▶ TASK DETAILS
Note each line in the data below that holds "equality", and copy it.

▶ DATA TO USE

$ cat config.mk
export PLATFORM = sky130hd
export DESIGN_NAME = panel_sequencer
export DESIGN_NICKNAME = d
export VERILOG_FILES = /design/src/rtl/panel_sequencer.sv
export SDC_FILE = /design/constraint.sdc
export NUM_CORES = 1
export LEC_CHECK = 0
export CORE_UTILIZATION = 42
export CTS_CLUSTER_SIZE = 40
export DETAILED_ROUTE_END_ITERATION = 12
export GPL_TIMING_DRIVEN = 0
export PLACE_DENSITY_LB_ADDON = 0.3
export SKIP_CTS_REPAIR_TIMING = 1
export SLEW_MARGIN = 5
export SYNTH_ARGS = -nofsm -noshare
export SYNTH_HDL_FRONTEND = slang
export SYNTH_SLANG_ARGS = --single-unit
$ cat constraint.sdc
create_clock -name clk -period 2.2 [get_ports clk]
set_input_delay 0.33 -clock clk [delete_from_list [all_inputs] [get_ports clk]]
set_output_delay 0.33 -clock clk [all_outputs]
set_load 0.01 [all_outputs]
`src/rtl/mem_arbiter.sv`:
```
`default_nettype none
// ============================================================================
//  Module      : mem_arbiter
//  Description : Shares one single-port synchronous word RAM between a
//                read-only instruction-fetch port (i_*) and a read/write
//                load/store port (d_*). The grant is combinational in the
//                request cycle, and the one-cycle-latency read data is routed
//                back to whichever port won. A streak counter guarantees that
//                fetch makes progress under sustained data traffic.
//  Ports       : sys_clk/sys_rst       - clock, synchronous active-high reset
//                i_req/i_addr/i_flush  - fetch request, address, redirect
//                i_gnt/i_rvalid/i_rdata- fetch grant and response
//                d_req/d_we/d_be/d_addr/d_wdata - load/store request
//                d_gnt/d_rvalid/d_rdata- data grant and response
//                mem_en/mem_we/mem_addr/mem_wdata/mem_rdata - RAM port
//  Revision    : 1.0 - initial release
// ============================================================================
module mem_arbiter #(
    parameter int ADDR_W          = 32,
    parameter int IDX_W           = 12,
    parameter int MAX_DATA_STREAK = 4
) (
    input  logic              sys_clk,
    input  logic              sys_rst,
    // instruction-fetch port
    input  logic              i_req,
    input  logic [ADDR_W-1:0] i_addr,
    output logic              i_gnt,
    input  logic              i_flush,
    output logic              i_rvalid,
    output logic [31:0]       i_rdata,
    // load/store port
    input  logic              d_req,
    input  logic              d_we,
    input  logic [3:0]        d_be,
    input  logic [ADDR_W-1:0] d_addr,
    input  logic [31:0]       d_wdata,
    output logic              d_gnt,
    output logic              d_rvalid,
    output logic [31:0]       d_rdata,
    // RAM port
    output logic              mem_en,
    output logic [3:0]        mem_we,
    output logic [IDX_W-1:0]  mem_addr,
    output logic [31:0]       mem_wdata,
    input  logic [31:0]       mem_rdata
);

    localparam int STREAK_W = $clog2(MAX_DATA_STREAK + 1);
    localparam logic [STREAK_W-1:0] C_STREAK_MAX = STREAK_W'(MAX_DATA_STREAK);

    typedef enum logic [1:0] {
        OWN_NONE    = 2'd0,
        OWN_FETCH   = 2'd1,
        OWN_DATA_RD = 2'd2,
        OWN_DATA_WR = 2'd3
    } owner_t;

    owner_t              owner_q, owner_d;
    logic [STREAK_W-1:0] streak_q, streak_d;

    logic w_i_gnt;
    logic w_d_gnt;
    logic w_fetch_prio;

    // Only the word-index bits of the addresses reach the RAM; the rest are
    // intentionally dropped so addresses wrap modulo the RAM size.
    logic w_unused;
    assign w_unused = ^{i_addr, d_addr};

    // ------------------------------------------------------------------
    // Arbitration and RAM request mux
    // ------------------------------------------------------------------
    always_comb begin
        w_fetch_prio = (streak_q == C_STREAK_MAX);

        // Data wins by default; fetch only wins on a full streak, and a
        // redirecting fetch is never granted. If a flush blocks a prioritised
        // fetch, data may still use the idle slot.
        w_i_gnt = ~sys_rst & i_req & ~i_flush & (~d_req | w_fetch_prio);
        w_d_gnt = ~sys_rst & d_req & ~w_i_gnt;

        mem_en    = w_i_gnt | w_d_gnt;
        mem_we    = 4'd0;
        mem_addr  = '0;
        mem_wdata = 32'd0;
        if (w_i_gnt) begin
            mem_addr = i_addr[IDX_W+1:2];
        end else if (w_d_gnt) begin
            mem_addr  = d_addr[IDX_W+1:2];
            mem_wdata = d_wdata;
            mem_we    = d_we ? d_be : 4'd0;
        end

        i_gnt = w_i_gnt;
        d_gnt = w_d_gnt;
    end

    // ------------------------------------------------------------------
    // Next-state: streak counter and response owner
    // ------------------------------------------------------------------
    always_comb begin
        streak_d = streak_q;
        owner_d  = OWN_NONE;

        if (w_i_gnt || !i_req) begin
            streak_d = '0;
        end else if (w_d_gnt && !i_flush && (streak_q != C_STREAK_MAX)) begin
            streak_d = streak_q + 1'b1;
        end

        if (w_i_gnt) begin
            owner_d = OWN_FETCH;
        end else if (w_d_gnt) begin
            owner_d = d_we ? OWN_DATA_WR : OWN_DATA_RD;
        end

        if (sys_rst) begin
            streak_d = '0;
            owner_d  = OWN_NONE;
        end
    end

    always_ff @(posedge sys_clk) begin
        if (sys_rst) begin
            streak_q <= '0;
            owner_q  <= OWN_NONE;
        end else begin
            streak_q <= streak_d;
            owner_q  <= owner_d;
        end
    end

    // ------------------------------------------------------------------
    // Response routing. Reset also masks a response already in flight,
    // and a flush discards a fetch response in the cycle it would appear.
    // ------------------------------------------------------------------
    always_comb begin
        i_rvalid = ~sys_rst & ~i_flush & (owner_q == OWN_FETCH);
        d_rvalid = ~sys_rst & ((owner_q == OWN_DATA_RD) || (owner_q == OWN_DATA_WR));
        i_rdata  = i_rvalid ? mem_rdata : 32'd0;
        d_rdata  = (d_rvalid && (owner_q == OWN_DATA_RD)) ? mem_rdata : 32'd0;
    end

endmodule
`default_nettype wire
```
`config.mk`:
```
export PLATFORM = sky130hd
export DESIGN_NAME = mem_arbiter
export DESIGN_NICKNAME = d
export VERILOG_FILES = /design/src/rtl/mem_arbiter.sv
export SDC_FILE = /design/constraint.sdc
export NUM_CORES = 1
export LEC_CHECK = 0
export ABC_AREA = 1
export BUFFER_PORTS_ARGS = -buffer_cell sky130_fd_sc_hd__buf_2
export CORE_AREA = 2 2 98 100
export DETAILED_ROUTE_END_ITERATION = 8
export DIE_AREA = 0 0 100 102
export PLACE_DENSITY = 0.62
export SYNTH_ARGS = -nofsm -noshare
export SYNTH_HDL_FRONTEND = slang
export SYNTH_SLANG_ARGS = --single-unit
```
`constraint.sdc`:
```
create_clock -name sys_clk -period 1.44 [get_ports sys_clk]
set_input_delay 0.288 -clock sys_clk [delete_from_list [all_inputs] [get_ports sys_clk]]
set_output_delay 0.288 -clock sys_clk [all_outputs]
set_load 0.02 [all_outputs]
```
==> Word-level counts from Yosys, hierarchy flattened <==
Cells that the tools add are included.
{ "op_classes": {"bitwise": 15, "muxes": 12, "n_eq_ne": 5, "reduce_logical": 9, "addsub": 1} }
{ "ops": {"columns": ["cell", "count"], "rows": [
  ["two-way mux 32 bit", 4],
  ["two-way mux 12 bit", 2],
  ["two-way mux 4 bit", 3],
  ["bitwise AND 1 bit", 8],
  ["inverter 1 bit", 5],
  ["equality test 2 bit, second input constant", 2],
  ["adder 3 x 1 -> 3 bit, second input constant", 1],
  ["equality test 3 bit, second input constant", 1],
  ["logical AND 1 bit", 3],
  ["two-way mux 1 bit", 3],
  ["!= test 3 bit, second input constant", 1],
  ["OR reduction 3 bit", 1],
  ["equality test 2 x 1 -> 1 bit, second input constant", 1],
  ["logical NOT 1 bit", 2],
  ["logical OR 1 bit", 2],
  ["bitwise OR 1 bit", 2],
  ["OR reduction 2 bit", 1]
]} }
{ "totals": {"output_inout_bits": 117, "wordCells": 45, "register_bits": 5, "inputBits": 138} }

==> Depth between registers and ports, before layout <==
Gate-level depths: netlist (run 1).
{ "depth": {"depth_word": 8, "ltp_mapped": 10, "ltp_nobuf": 9} }

==> Least setup slack after synthesis (run 1) <==
OpenSTA, ideal clock, no wires.
{ "synth_timing": {"kind": "register to output", "startpoint": "register streak_q[0]", "endpoint": "output mem_wdata[17]", "path_stages_with_launch": 10, "setup_slack_ps": -240, "arrival_time_ps": 1392, "path_buffers": 2, "path_cell_list": "dfxtp_1 > inv_1 > ha_1 > nand2_1 > nand2_1 > nand3_2 > nand2_2 > buf_6 > buf_6 > nor2_1"} }
{ "synth_via": {"elab_chain_cells": 7} }
{ "synth_rtl": {"columns": ["item", "line_no", "source"], "rows": [
  ["from (decl)", "60", "logic [STREAK_W-1:0] streak_q, streak_d;"],
  ["from (signal assigned)", "129", "streak_q <= streak_d;"],
  ["equality test 3 bit *", "75", "w_fetch_prio = (streak_q == C_STREAK_MAX);"],
  ["bitwise OR 1 bit *", "80", "w_i_gnt = ~sys_rst & i_req & ~i_flush & (~d_req | w_fetch_prio);"],
  ["bitwise AND 1 bit *", "80", null],
  ["inverter 1 bit", "81", "w_d_gnt = ~sys_rst & d_req & ~w_i_gnt;"],
  ["bitwise AND 1 bit", "81", null],
  ["two-way mux 32 bit", "89", "end else if (w_d_gnt) begin"],
  ["two-way mux 32 bit *", "87", "if (w_i_gnt) begin"],
  ["to (decl)", "45", "output logic [31:0] mem_wdata,"]
]} }
Every way passes the cells marked *; elsewhere a longest branch is shown, timed or not.

==> Final worst setup path (run 1) <==
{ "layout_timing": {"startpoint": "register streak_q[0]", "endpoint": "output mem_addr[0]"} }
{ "layout_via": {"elab_chain_cells": 7} }
{ "layout_rtl": {"columns": ["item", "line_no", "source"], "rows": [
  ["equality test 3 bit *", "75", null],
  ["bitwise OR 1 bit *", "80", null],
  ["bitwise AND 1 bit *", "80", null],
  ["inverter 1 bit", "81", null],
  ["bitwise AND 1 bit", "81", null],
  ["two-way mux 12 bit", "89", null],
  ["two-way mux 12 bit *", "87", null],
  ["to (decl)", "44", "output logic [IDX_W-1:0] mem_addr,"]
]} }
Marked as above.

==> results_dict.tcl, run 1 <==
set metrics [dict create \
    cp.required_ns 1.15 \
    period_minus_slack_ns 1.87 \
    start_util_pct 12.7 \
    postPlaceCellArea_um2 2860 \
    worst_pin_slew_ns 0.219 \
    cp_max_fo 7 \
    cp_data_arrival_time_ns 1.58 \
    portBuffers 214 \
    finClkSkew_ns 0.000395 \
    grtUsageTotal_pct 14.4 \
    fin_crit_sh_pct 130 \
    gr-total-overflow 0 \
    clkSinkCount 5 \
    final.setup.tns_ns -24.66 \
    cts_buffers 3 \
    io_pins 255 \
    seq_area_frac_synth_pct 8.65 \
    fmax_mhz 536 \
    drcViolationCount 0 \
    vias_per_cell 4.05 \
    rows 35 \
    p_per_area_nw_per_um2 313 \
    ys_warn_count 0 \
    routed_wl_mm 7.97 \
    power_leakage_uw 0.00237 \
    finalSetupViolCount 116 \
    violations "setup timing" \
    grt_pass1_vias 2542 \
    power.total_uw 1430 \
    insertion_delay_ns 0.22 \
    clk_pin_slew_worst_paths_ns 0.03 \
    synthToLayoutAreaGrowth_pct 295 \
    htree_levels 1 \
    cts_tree "built" \
    netlist_area_um2 1160 \
    grt_max_degree 14 \
    antenna_left 0 \
    vdd_drop_max_mv 0.320 \
    hold_viol_final 0 \
    die_h_um 102 \
    antenna_found_initial 0 \
    routed-via-count 2506 \
    max_slew_margin_pct 85.3 \
    root_buffer "clkbuf_8" \
    gp_congestion 0.753 \
    fin_ws_ns -0.426 \
    avgSynthCellArea_um2 4.43 \
    first_pass_iters 4 \
    rsz0062_at_grt "yes" \
    design.core.area_um2 9110 \
    cts_hold_buffers 0 \
    synth_cells 261 \
    die_w_um 100 \
    die-area_um2 10200 \
    syn_nets 401 \
    diodes 0 \
    endpoint_kind "output port" \
    maxSlewViolCount 0 \
    grt_pass1_wl_mm 11.8 \
    place_hpwl_mm 4.80 \
    maxCapViolations 0 \
    clock_path_buffers 2 \
    worstHoldPathType "primary input to flip-flop" \
    wl_per_cell_um 12.9 \
    critPathLaunchType "flip-flop" \
    nNetsFinal 649 \
    design_area_um2 4570 \
    crit_type "flip-flop to output port" \
    synth.ff_latch_count 5 \
    synth_cell_types 17 \
    drive_above_1_share_pct 78.3 \
    status "complete, but fails checks" \
    first_iter_violations 36 \
]
-- area by class of cell --
cell class              count  area, um^2
repair buffers            255        2380
fillers                   805        4540
well taps                 111         139
multi-input cells         167        1590
flip-flops and latches      5         104
clock buffers               4        45.0
inverters                  77         309
-- placed cells by master (no fill, tap or decap), drive strengths merged --
| cell type | instances |
|---|---|
| a21oi | 3 |
| buf | 254 |
| clkbuf | 5 |
| clkinv | 2 |
| dfxtp | 5 |
| ha | 2 |
| inv | 75 |
| nand2 | 54 |
| nand3 | 2 |
| nand4 | 1 |
| nor2 | 103 |
| o21ai | 1 |
| xor2 | 1 |
-- cell families (layout without fill, tap and decap cells) --
group           Yosys count  in the layout  synth area share (%)
simple gates            160            160                  53.6
buf+inv                  89            336                  33.1
flops                     5              5                  8.65
compound gates            4              4                  1.73
fa+ha+maj                 2              2                  2.16
xor+xnor                  1              1                 0.757
-- Yosys cell counts --
cell type  number  share of area (%)
a21oi_1         3                1.3
buf_2           6                2.6
buf_4           1               0.65
buf_6           5                4.9
dfxtp_1         5                8.6
ha_1            2                2.2
inv_1          76                 25
inv_2           1               0.32
nand2_1        53                 17
nand2_2         1               0.54
nand3_1         1               0.43
nand3_2         1               0.86
nand4_1         1               0.54
nor2_1        100                 32
nor2_2          3                1.6
o21ai_0         1               0.43
xor2_1          1               0.76
-- layer usage --
| metal | wire length, um | global-route usage (%) |
|---|---|---|
| met5 | 0 | 0 |
| met4 | 208 | 4.11 |
| met3 | 682 | 2.19 |
| met2 | 4680 | 31.5 |
| met1 | 2400 | 13.4 |
-- registers in the layout, indices dropped and copies added, names as in the netlist --
name,cells
owner_q,2
streak_q,3
-- worst max-delay path, stage by stage (launching register included) --
cell	delay, ns
dfxtp_2	0.31
inv_2	0.07
ha_4	0.13
nand2_4	0.05
nand2_4	0.07
nand3_4	0.07
nand2_4	0.09
buf_12	0.12
clkinv_8	0.05
buf_12	0.14
nand2_2	0.06
nand2_2	0.05
buf_6	0.13
-- power breakdown --
| group | switching [uW] | leakage, uW | internal (uW) |
|---|---|---|---|
| registers | 3.24 | 0.0000421 | 144 |
| logic | 545 | 0.00231 | 480 |
| clock network | 66.8 | 0.0000228 | 190 |
| total | 615 | 0.00237 | 814 |
-- path summary, 6_finish.rpt --
kind                              endpoint                     start  cells after the start  slack [ns]
setup / recovery               mem_addr[0]  streak_q[0]$_SDFFE_PP0P_                     12       -0.43
setup reg to reg     owner_q[1]$_SDFF_PP0_  streak_q[0]$_SDFFE_PP0P_                     10        0.04
hold reg to reg   streak_q[1]$_SDFFE_PP0P_  streak_q[1]$_SDFFE_PP0P_                      3        0.60
hold / removal       owner_q[0]$_SDFF_PP0_                      d_we                      3        0.37
-- per-stage QoR --
| step | utilization (%) | instances | hold WS (ns) | setup slack (ns) |
|---|---|---|---|---|
| 6_report | 50.1 | 619 | 0.368 | -0.426 |
| 4_1_cts | 47.3 | 615 | 0.386 | -0.426 |
| 5_1_grt | 50.1 | 619 | 0.405 | -0.486 |
| 3_3_place_gp | 31.4 | 590 | 0.499 | -0.270 |
| 2_1_floorplan | - | 261 | 0.391 | -0.108 |
| 3_5_place_dp | 31.4 | 590 | 0.513 | -0.320 |
-- what timing repair did --
| action | 4_1_cts | 5_1_grt |
|---|---|---|
| pin swaps | 15 | 5 |
| cloned | 10 | 1 |
| endpoints found under the setup margin | 116 | 118 |
| gates resized for setup | 323 | 59 |
| setup buffers | 13 | 9 |
| endpoints found under the hold margin | 0 | 0 |
(Power assumes the default switching activity.)
==> run 2, diff against run 1 <==
==> constraint.sdc (replaced) <==
create_clock -name sys_clk -period 1.44 [get_ports sys_clk]
set_input_delay 0.432 -clock sys_clk [delete_from_list [all_inputs] [get_ports sys_clk]]
set_output_delay 0.432 -clock sys_clk [all_outputs]
set_load 0.02 [all_outputs]
==> results_dict.tcl, run 2 (synthesis gave the netlist of run 1 again) <==
set metrics [dict create \
    fmax_mhz 502 \
    rsz0062_at_grt "yes" \
    grt_pass1_vias 2478 \
    clkSinkCount 5 \
    start_util_pct 12.7 \
    p_per_area_nw_per_um2 311 \
    clock_path_buffers 2 \
    reg2reg_depth 9 \
    period_minus_slack_ns 1.99 \
    die-area_um2 10200 \
    clk_pin_slew_worst_paths_ns 0.03 \
    die_h_um 102 \
    vdd_drop_max_mv 0.178 \
    top_register "streak_q" \
    n_fill_cell 770 \
    nNetsFinal 647 \
    hold_viol_final 0 \
    cts_hold_buffers 0 \
    cp_max_fo 6 \
    final_common_cell "buf_6" \
    largest_reg_flops 3 \
    endpoint_kind "output port" \
    gr-total-overflow 0 \
    mostFrequentLayoutCells "buf_6 (120), nor2_4 (103), buf_2 (96)" \
    finalSetupViolCount 117 \
    gp_congestion 0.717 \
    drive_above_1_share_pct 79.2 \
    fin_util_pct 51.2 \
    maxCapViolations 0 \
    cp_data_arrival_time_ns 1.56 \
    routed_wl_mm 8.03 \
    cts_buffers 3 \
    post-place-ws_ns -0.613 \
    antenna_left 0 \
    root_buffer "clkbuf_8" \
    grt_pass1_wl_mm 11.8 \
    worstHoldPathType "primary input to flip-flop" \
    top_regs "streak_q (3), owner_q (2)" \
    fin_ws_ns -0.553 \
    routed-via-count 2434 \
    wl_per_cell_um 13.0 \
    crit_type "flip-flop to output port" \
    cp.required_ns 1.01 \
    antenna_found_initial 0 \
    critPathLaunchType "flip-flop" \
    portBuffers 214 \
    worst_pin_slew_ns 0.268 \
    grtUsageTotal_pct 14.7 \
    maxSlewViolCount 0 \
    die_w_um 100 \
    drcViolationCount 0 \
    whs_path_depth 3 \
    status "complete, but fails checks" \
    diodes 0 \
    finClkSkew_ns 0.000762 \
    design.core.area_um2 9110 \
    power_leakage_uw 0.00237 \
    fin_crit_sh_pct 138 \
    rows 35 \
    cts_tree "built" \
    max_slew_margin_pct 82.1 \
    first_iter_violations 9 \
    io_pins 255 \
    htree_levels 1 \
    synthToLayoutAreaGrowth_pct 303 \
    place_hpwl_mm 5.19 \
    first_pass_iters 3 \
    insertion_delay_ns 0.22 \
    violations "setup timing" \
    grt_max_degree 14 \
    vias_per_cell 3.94 \
]
run 2: cell count changes in the layout (fill, tap and decap cells not counted), moves of 2 or more:
cell | before | now
buf_4 | 40 | 15
buf_6 | 99 | 120
nor2_4 | 96 | 103
buf_12 | 7 | 12
nor2_1 | 5 | 0
buf_16 | 10 | 6
inv_12 | 0 | 2
nand2_8 | 0 | 2
nor2_2 | 2 | 0
run 2: stage by stage:
step           TNS (ns)  cells  power [uW]  instance area, um^2  hold slack [ns]
2_1_floorplan    -13.03    261         633                 2040            0.460
3_3_place_gp     -40.68    589         877                 3240            0.499
3_5_place_dp     -43.99    589         887                 3240            0.504
4_1_cts          -46.98    618        1440                 4590            0.530
5_1_grt          -53.16    617        1540                 4670            0.546
6_report         -46.70    617        1450                 4670            0.511
run 2: final timing paths:
path,startpoint,to,slack [ns]
max reg2reg,streak_q[0]$_SDFFE_PP0P_,streak_q[2]$_SDFFE_PP0P_,0.07
min reg2reg,streak_q[0]$_SDFFE_PP0P_,streak_q[0]$_SDFFE_PP0P_,0.61
max,streak_q[0]$_SDFFE_PP0P_,mem_wdata[16],-0.55
min,d_we,owner_q[0]$_SDFF_PP0_,0.51
run 2: timing repair:
item,CTS,global route
pin swaps,13,17
setup endpoints to repair,118,120
setup buffers,15,8
resized for setup,279,60
cloned,12,0
run 2: critical path: stages, from the launching register on:
cell and delay [ns]:
dfxtp_2 0.32, inv_2 0.05, ha_4 0.16, nand2_4 0.06, nand2_4 0.05, nand3_4 0.14
nand2_8 0.13, buf_16 0.19, nor2_4 0.11, buf_6 0.12
run 2: report_power, final:
part	switching (uW)	total [uW]	internal, uW	leakage (uW)
sequential	2.57	146	144	0.0000421
combinational	565	1050	487	0.00231
clock	61.8	251	189	0.0000228
run 2: layer usage:
metal,part of all wire (%),GRT usage [%]
met5,0,0
met4,1.5,4.32
met3,8.2,2.46
met2,58,30.6
met1,32,14.6
run 2: final cells by class:
type                            instances  area [um^2]  area share [%]
Tap cell                              111          139            2.98
Multi-Input combinational cell        168         1680            35.9
Sequential cell                         5          104            2.22
Clock buffer                            4         45.0           0.965
Timing Repair Buffer                  251         2380            51.0
Inverter                               77          307            6.57
Timing Repair inverter                  1         16.3           0.348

▶ SOLUTION
  ["equality test 2 bit, second input constant", 2],
  ["equality test 3 bit, second input constant", 1],
  ["equality test 2 x 1 -> 1 bit, second input constant", 1],
  ["equality test 3 bit *", "75", "w_fetch_prio = (streak_q == C_STREAK_MAX);"],
  ["equality test 3 bit *", "75", null],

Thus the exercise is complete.